お前此処が何処か知らずに……ああ、どうやら、お前はあのお偉いさんの機嫌を損ねたらしいな」
「そ、そんな! 」
「ようこそ、地獄へ! 」
その兵士はニヤリと気味の悪い笑みを、ジョンに見せた。
ジョンは身震いした。
この極寒にも、その兵士の姿にも、死体袋の山にも、その向こうに見える聳え立つような雪山にも。
◇
雪山をも越えて、進軍せよ。
このフレーズは、公国軍歌の一節だ。
ファンタジア公国は古来から、富国強兵を掲げ、軍事力を以って周辺地域を占領してきた。

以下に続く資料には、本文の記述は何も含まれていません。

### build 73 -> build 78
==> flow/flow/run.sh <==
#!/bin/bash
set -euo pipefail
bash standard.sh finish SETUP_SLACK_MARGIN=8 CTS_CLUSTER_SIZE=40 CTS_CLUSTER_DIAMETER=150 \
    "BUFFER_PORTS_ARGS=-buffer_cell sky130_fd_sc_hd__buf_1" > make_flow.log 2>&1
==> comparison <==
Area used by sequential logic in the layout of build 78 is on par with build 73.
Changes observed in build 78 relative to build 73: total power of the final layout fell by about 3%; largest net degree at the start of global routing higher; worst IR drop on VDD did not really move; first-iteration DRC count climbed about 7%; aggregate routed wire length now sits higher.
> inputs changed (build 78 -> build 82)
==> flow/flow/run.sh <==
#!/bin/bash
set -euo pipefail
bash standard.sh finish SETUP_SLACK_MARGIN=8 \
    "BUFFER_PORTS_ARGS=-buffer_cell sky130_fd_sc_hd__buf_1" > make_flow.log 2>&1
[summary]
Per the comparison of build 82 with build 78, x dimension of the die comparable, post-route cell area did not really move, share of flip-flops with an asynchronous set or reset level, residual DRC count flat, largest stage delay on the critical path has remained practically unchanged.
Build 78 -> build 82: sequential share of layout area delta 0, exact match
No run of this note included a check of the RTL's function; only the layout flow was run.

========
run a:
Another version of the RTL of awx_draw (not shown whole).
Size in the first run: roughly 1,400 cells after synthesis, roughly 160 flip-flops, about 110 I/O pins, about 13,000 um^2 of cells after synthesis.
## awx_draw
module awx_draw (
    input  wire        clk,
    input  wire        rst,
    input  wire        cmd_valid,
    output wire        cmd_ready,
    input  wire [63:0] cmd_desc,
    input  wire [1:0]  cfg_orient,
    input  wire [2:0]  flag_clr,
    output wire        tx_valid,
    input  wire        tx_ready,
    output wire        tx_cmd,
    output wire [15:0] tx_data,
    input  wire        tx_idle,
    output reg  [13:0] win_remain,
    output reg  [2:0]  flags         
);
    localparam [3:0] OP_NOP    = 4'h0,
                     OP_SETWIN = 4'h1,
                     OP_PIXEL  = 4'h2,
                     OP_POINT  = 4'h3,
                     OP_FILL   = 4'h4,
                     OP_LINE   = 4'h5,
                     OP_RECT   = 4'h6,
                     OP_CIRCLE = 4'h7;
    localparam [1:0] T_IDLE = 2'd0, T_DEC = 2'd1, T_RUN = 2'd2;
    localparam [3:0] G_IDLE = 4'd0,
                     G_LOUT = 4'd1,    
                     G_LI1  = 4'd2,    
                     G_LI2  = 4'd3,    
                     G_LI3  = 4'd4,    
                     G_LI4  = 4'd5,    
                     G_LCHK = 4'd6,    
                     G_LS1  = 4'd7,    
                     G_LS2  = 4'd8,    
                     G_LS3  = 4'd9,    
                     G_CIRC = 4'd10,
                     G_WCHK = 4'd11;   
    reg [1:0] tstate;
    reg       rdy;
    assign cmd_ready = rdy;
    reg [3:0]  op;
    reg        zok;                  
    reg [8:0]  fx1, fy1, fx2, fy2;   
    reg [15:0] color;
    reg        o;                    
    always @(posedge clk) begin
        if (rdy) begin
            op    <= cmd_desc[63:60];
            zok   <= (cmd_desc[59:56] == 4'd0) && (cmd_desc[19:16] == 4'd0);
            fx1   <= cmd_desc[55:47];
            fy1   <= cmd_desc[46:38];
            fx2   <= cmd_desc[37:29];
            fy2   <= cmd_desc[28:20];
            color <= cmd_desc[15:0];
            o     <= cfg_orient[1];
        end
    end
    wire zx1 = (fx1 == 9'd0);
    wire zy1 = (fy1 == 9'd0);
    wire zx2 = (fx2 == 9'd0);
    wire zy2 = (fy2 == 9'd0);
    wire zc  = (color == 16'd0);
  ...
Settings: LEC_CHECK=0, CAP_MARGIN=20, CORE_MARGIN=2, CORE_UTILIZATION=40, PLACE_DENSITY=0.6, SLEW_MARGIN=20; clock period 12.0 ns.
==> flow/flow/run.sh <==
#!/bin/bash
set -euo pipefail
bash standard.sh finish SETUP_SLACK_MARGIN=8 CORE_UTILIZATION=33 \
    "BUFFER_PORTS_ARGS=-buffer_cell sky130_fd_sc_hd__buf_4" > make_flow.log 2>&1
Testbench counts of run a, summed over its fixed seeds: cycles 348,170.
Source: an optimization exercise on an open RTL-to-GDS flow (aim: small area, a short achievable clock period and few clock cycles). Production flows keep margins and buffers that such runs may drop.
Only simulation tests tie the RTL to the original design; equivalence was not proved.
Power and IR drop assume default switching activity.

==> flow/design.v (excerpt) <==
module saes_core (
    input  wire        clk,
    input  wire        rst,
    input  wire        bus_valid,
    input  wire        bus_write,
    input  wire [3:0]  bus_addr,
    input  wire [15:0] bus_wdata,
    output wire        bus_ready,
    output reg  [15:0] bus_rdata
);
Size: roughly 1900 cells after synthesis, ~41 I/O pins, roughly 17000 um2 of cells after synthesis.
==> flow/config.mk <==
export PLATFORM = sky130hd
export DESIGN_NAME = saes_core
export DESIGN_NICKNAME = saes_core
export VERILOG_FILES = /design/flow/design.v
export SDC_FILE = /design/flow/constraint.sdc
export NUM_CORES = 4
export LEC_CHECK = 0
export CAP_MARGIN = 20
export CORE_MARGIN = 2
export CORE_UTILIZATION = 40
export SLEW_MARGIN = 20
export TNS_END_PERCENT = 0
==> flow/constraint.sdc <==
create_clock -name core_clock -period 12.0 [get_ports {clk}]
set_input_delay 2.4000 -clock core_clock [delete_from_list [all_inputs] [get_ports {clk}]]
set_output_delay 2.4000 -clock core_clock [all_outputs]
set_load 0.01 [all_outputs]
standard.sh (not shown) runs the stock make flow with config.mk's settings and CLKGATE_MAP_FILE= SYNTH_SCRIPT=/design/flow/synth_recipe.tcl, a recipe that flattens the netlist after the stock synthesis.
==> flow/flow/run.sh <==
#!/bin/bash
# Layout: the standard flow (standard synthesis, floorplan, placement,
# CTS, routing) with these changes to how the layout is made:
#  - every port is still buffered, with buf_4 cells instead of the slow
#    delay-cell buffers buffer_ports picks by default;
#  - the clock tree is built from clkbuf_8 cells in larger sink clusters
#    and without dummy loads (the tree stays balanced by CTS as usual).
# The SDC (clock period, I/O delays, loads) is unchanged. The make/ORFS
# output goes to flow_make.log here; ORFS keeps each tool's own log under
# orfs/logs/.
set -euo pipefail
MARGIN=${MARGIN:-5.9}
bash standard.sh \
    "SETUP_SLACK_MARGIN=${MARGIN}" \
    "BUFFER_PORTS_ARGS=-buffer_cell sky130_fd_sc_hd__buf_4" \
    "CTS_ARGS=-sink_clustering_enable -repair_clock_nets -dont_use_dummy_load -buf_list sky130_fd_sc_hd__clkbuf_8 -sink_clustering_size 20" \
    finish > flow_make.log 2>&1
Testbench counts at the start, summed over its fixed seeds: cycles 20,364.
This is an optimization exercise on Yosys and OpenROAD, whose aim is small area, a short achievable clock period and few clock cycles, not a production implementation. Function was checked by simulation only, so behaviour that the tests miss may differ from the original. Power and IR drop assume default switching activity.

## run 1
## rvf_block_decoder
module rvf_block_decoder (
    input  wire         clk,
    input  wire         rst,
    input  wire         start,
    input  wire [15:0]  frame_len,     
    input  wire [12:0]  num_blocks,    
    output wire         idle,
    input  wire         in_valid,
    input  wire [7:0]   in_data,
    output wire         in_ready,
    output wire         out_valid,
    input  wire         out_ready,
    output wire [11:0]  out_pos,
    output wire         out_copy,      
    output wire [127:0] out_data,      
    output wire         done,
    output wire [2:0]   st_kind,
    output wire [3:0]   st_cause,
    output wire [15:0]  st_rpos,
    output wire [12:0]  st_bpos
);
clock: 10.0 ns
lec_check: 0
abc_area: 1
cap_margin: 20
core_margin: 2
core_utilization: 40
place_density: 0.6
slew_margin: 20
standard.sh (not shown) runs the stock make flow with config.mk's settings and CLKGATE_MAP_FILE= SYNTH_SCRIPT=/design/flow/synth_recipe.tcl, a recipe that flattens the netlist after the stock synthesis.
==> flow/flow/run.sh <==
#!/bin/bash
# The standard layout (standard.sh: ORFS with the standard synthesis),
# with these changes to how the layout is made:
#  - setup repair aims for 6.5 ns of slack on the 10 ns clock;
#  - the port buffers are buf_2 cells;
#  - CTS clusters up to 32 sinks within 60 um and adds no dummy loads.
# make's full output goes to flow_make.log; ORFS keeps each step's log
# under orfs/logs.
set -euo pipefail
bash standard.sh \
  SETUP_SLACK_MARGIN=6.5 \
  "BUFFER_PORTS_ARGS=-buffer_cell sky130_fd_sc_hd__buf_2" \
  "CTS_ARGS=-sink_clustering_enable -repair_clock_nets -sink_clustering_size 32 -sink_clustering_max_diameter 60 -dont_use_dummy_load" \
  finish > flow_make.log 2>&1
Testbench counts of run 1, summed over its fixed seeds: cycles 99,042.
Input changes introduced in run 2 (baseline for comparison: run 1):
==> flow/flow/run.sh <==
#!/bin/bash
# The standard layout (standard.sh: ORFS with the standard synthesis),
# with these changes to how the layout is made:
#  - setup repair aims for 6.5 ns of slack on the 10 ns clock;
#  - the port buffers are buf_2 cells;
#  - CTS clusters up to 28 sinks within 60 um and adds no dummy loads.
# make's full output goes to flow_make.log; ORFS keeps each step's log
# under orfs/logs.
set -euo pipefail
bash standard.sh \
  SETUP_SLACK_MARGIN=6.5 \
  "BUFFER_PORTS_ARGS=-buffer_cell sky130_fd_sc_hd__buf_2" \
  "CTS_ARGS=-sink_clustering_enable -repair_clock_nets -sink_clustering_size 28 -sink_clustering_max_diameter 60 -dont_use_dummy_load" \
  finish > flow_make.log 2>&1
[summary]
From run 1 to run 2, hold-critical path depth did not move at all.
Going from run 1 to run 2, clock-buffer cell count saw an increase; worst path arrival time saw an increase.


rvf_block_decoder, a different RTL version from the one above (not shown whole).
Size in the first run: roughly 4800 cells after synthesis, roughly 220 I/O pins.
==> flow/config.mk <==
export PLATFORM = sky130hd
export DESIGN_NAME = rvf_block_decoder
export DESIGN_NICKNAME = rvf_block_decoder
export VERILOG_FILES = /design/flow/design.v
export SDC_FILE = /design/flow/constraint.sdc
export NUM_CORES = 4
export LEC_CHECK = 0
export CAP_MARGIN = 20
export CORE_MARGIN = 2
export CORE_UTILIZATION = 40
export PLACE_DENSITY = 0.6
export SLEW_MARGIN = 20
==> flow/constraint.sdc <==
create_clock -name core_clock -period 10.0 [get_ports {clk}]
set_input_delay 2.0000 -clock core_clock [delete_from_list [all_inputs] [get_ports {clk}]]
set_output_delay 2.0000 -clock core_clock [all_outputs]
set_load 0.01 [all_outputs]
run.sh (not shown) runs the stock make flow with config.mk's settings and CLKGATE_MAP_FILE= SYNTH_SCRIPT=/design/flow/synth_recipe.tcl, a recipe that flattens the netlist after the stock synthesis.
Stock flow here: none of the scripts above is used.
Testbench counts at the start, summed over its fixed seeds: cycles 102,032.
Next try:
--- a/flow/config.mk
+++ b/flow/config.mk
@@ -7,0 +8 @@
+export ABC_CLOCK_PERIOD_IN_PS = 3500
@@ -11,0 +13 @@
+export SETUP_SLACK_MARGIN = 5
=> The changed run ran to the end with no violations; wire length came out higher by 0.66%; core utilization climbs by 0.16 points; setup slack improves by 0.90 ns.
Next try:
==> flow/flow/run.sh (new file) <==
#!/bin/bash
# Standard layout (the standard.sh: ORFS with the standard synthesis) with
# stronger setup repair and plain buffers on the ports. make's output goes to
# flow_make.log; ORFS keeps each step's log under orfs/logs.
set -euo pipefail
bash standard.sh \
  SETUP_SLACK_MARGIN=6.5 \
  "BUFFER_PORTS_ARGS=-buffer_cell sky130_fd_sc_hd__buf_2" \
  finish > flow_make.log 2>&1
==> flow/standard.sh (new file) <==
#!/bin/bash
# synth_recipe.tcl (not shown) runs the flow's synth.tcl, then flattens the netlist and writes it again
# the make line also repeats each setting of config.mk as NAME=value (left out here)
make -C /OpenROAD-flow-scripts/flow DESIGN_CONFIG=/design/flow/config.mk WORK_HOME=/design/flow/orfs CLKGATE_MAP_FILE= SYNTH_SCRIPT=/design/flow/synth_recipe.tcl "${@:-finish}"
--- a/flow/config.mk
+++ b/flow/config.mk
@@ -8 +7,0 @@
-export ABC_CLOCK_PERIOD_IN_PS = 3500
@@ -13 +11,0 @@
-export SETUP_SLACK_MARGIN = 5
removed: flow/run.sh
The new run completed without violations; critical path depth came out higher by 6; global-route usage rose by 0.83 points; cell area went up slightly; worst hold slack gains 0.015 ns; combinational power rose by about a fifth; die area is unchanged; synthesized cell count is unchanged.

[separate check: timing with driven ports]
Ports are ideal in the flow. The routed layouts listed here were re-timed in OpenROAD. Step 1 sets driving cells, clkbuf_16 on the clock port and buf_2 on the other inputs (assumed; they add their load-dependent delay and slew). Step 2 adds t to the input delays and takes it off the output delays; t is the mean of the earliest and latest rising clock arrival at the registers after step 1. Input paths then give back, and output paths get back, about the clock's delay inside the block. a / b / c = ideal / step 1 / step 2; a / b = the first two.
run	shift t [ns]	setup slack, ns	latest minus earliest clock arrival (ns)	worst data-port slew with drivers (ns)
run 1	0.818	6.499 / 6.421 / 5.849	0.130 / 0.130	0.05
run 2	0.820	6.484 / 6.407 / 5.841	0.133 / 0.134	0.05
the first run of note 2	0.883	4.315 / 4.315 / 4.120	0.069 / 0.069	0.08
the second run of note 2	0.893	5.219 / 5.219 / 4.543	0.073 / 0.073	0.13
the third run of note 2	0.875	5.799 / 5.799 / 5.552	0.076 / 0.076	0.14
After both steps setup and hold are still met in every run listed. For the second run of note 2, which loses most, drivers alone change the setup slack by 0.000 ns; drivers and shift together by -0.676 ns.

もっとも、近代になり、他の先進国と比べると大国とは言えなくなってきたが、それでも、他の東欧国家と比べるとやや大きい国と言える。
しかし、長年、軍事力をものに領地を拡大してきた代償として、今なお現住民との対立が続いており、それにより軽犯罪・略奪、陰惨な事件が発生している。
その為、ファンタジア公国は自分の領土を守る為、軍備を増強しなければならなく、それは地方格差を生み出す要因となっている。
そして、その公国の一番の悩みの種は、北部に聳え立つ山々ベネチア山脈に住むものたちだ。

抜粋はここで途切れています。